Comparing surrogate gradients and likelihood-based training for spiking neural networks
Authors: Julia Gygax, Friedemann Zenke
Presentation type: Flash talk at SNUFA 2023 online workshop (7-8 Nov 2023)
Abstract
Spiking neural network (SNN) models are essential for studying the brain and for energy-efficient computing on neuromorphic hardware. However, training SNNs on complex tasks is challenging due to the non-differentiable nature of spikes. Surrogate gradient (SG) descent has emerged as a standard approach to mitigate this problem by providing a continuous relaxation of the spike activation function. Despite its success in deterministic SNNs, the theoretical basis of SGs remains elusive. Conversely, theoretically motivated likelihood-based approaches exist for training stochastic SNNs (e.g., Pfister et al., 2006).
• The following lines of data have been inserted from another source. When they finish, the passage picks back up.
==> src/framebuffer_fetch.sv <==
`timescale 1ns/1ps

module framebuffer_fetch #(
	parameter int fetch_cycles = 4
) (
	input  logic                                   clk_in,
	input  logic                                   reset,
	input  logic [led_matrix_pkg::column_bits-1:0] column_address,
	input  logic [led_matrix_pkg::row_bits-1:0]    row_address,
	input  logic                                   pixel_load_start,
	input  logic [led_matrix_pkg::pixel_bits-1:0]  ram_data,
	output logic [led_matrix_pkg::ram_addr_bits-1:0] ram_address,
	output logic [led_matrix_pkg::pixel_bits-1:0]  rgb565_top,
	output logic [led_matrix_pkg::pixel_bits-1:0]  rgb565_bottom
);

	// phases after the start cycle, the last one lands on count 0
	localparam logic [1:0] load_value = 2'(fetch_cycles - 2);

	logic [1:0] pixel_load_counter;
	logic       pixel_load_running;
	logic       half_address;

	// columns are stored mirrored, so the scan reads 63 - c
	assign ram_address = {half_address, row_address, ~column_address};

	timeout #(
		.counter_width(2)
	) timeout_pixel_load (
		.clk_in (clk_in),
		.reset  (reset),
		.start  (pixel_load_start),
		.value  (load_value),
		.counter(pixel_load_counter),
		.running(pixel_load_running)
	);

	always_ff @(posedge clk_in) begin
		if (reset) begin
			half_address  <= 1'b0;
			rgb565_top    <= '0;
			rgb565_bottom <= '0;
		end else if (pixel_load_start) begin
			// short fetch reads the top half during the start cycle itself,
			// so the bottom address has to follow right away
			half_address <= (fetch_cycles == 3);
		end else if (pixel_load_running) begin
			if (fetch_cycles == 3) begin
				// count 1 takes the top word and parks on the top half again
				// count 0 takes the bottom word
				if (pixel_load_counter == 2'd1) begin
					rgb565_top   <= ram_data;
					half_address <= 1'b0;
				end else if (pixel_load_counter == 2'd0) begin
					rgb565_bottom <= ram_data;
				end
			end else begin
				// count 2 has the top address out, move to the bottom half
				// count 1 has the top word back
				// count 0 has the bottom word back
				if (pixel_load_counter == 2'd2) begin
					half_address <= 1'b1;
				end else if (pixel_load_counter == 2'd1) begin
					rgb565_top <= ram_data;
				end else if (pixel_load_counter == 2'd0) begin
					rgb565_bottom <= ram_data;
				end
			end
		end
	end

endmodule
Yet, they are only applicable to shallow networks and usually result in lower task performance. This dichotomy raises the questions of whether SGs and likelihood-based methods are fundamentally related, and whether SGs can effectively train stochastic SNNs. To address these questions, we systematically analyzed their relationship. While we found that SGs are equivalent to the derivative of the expected output in single neurons, further theoretical analysis revealed that this equivalence generally breaks down, which we highlighted in the following three findings. First, in multilayer networks, SGs do not correspond to the derivative of the expected output. Second, we provide an example where SGs can have the opposite sign of the true gradient in a deterministic non-spiking network, showing that they introduce a bias. Third, we demonstrate that they cannot be understood as gradients of a surrogate loss function. Nevertheless, we take a first step towards a theoretical foundation for SGs by formally relating them to stochastic automatic differentiation (Arya et al., 2022). While deterministic SNNs can be considered a special case within this framework, it primarily incorporates and extends likelihood-based approaches, explaining why SGs are well suited for training stochastic SNNs, as we demonstrate in simulations. Our work thus establishes a formal link between SGs and stochastic automatic differentiation and confirms their effectiveness in training stochastic SNNs despite their intrinsic bias.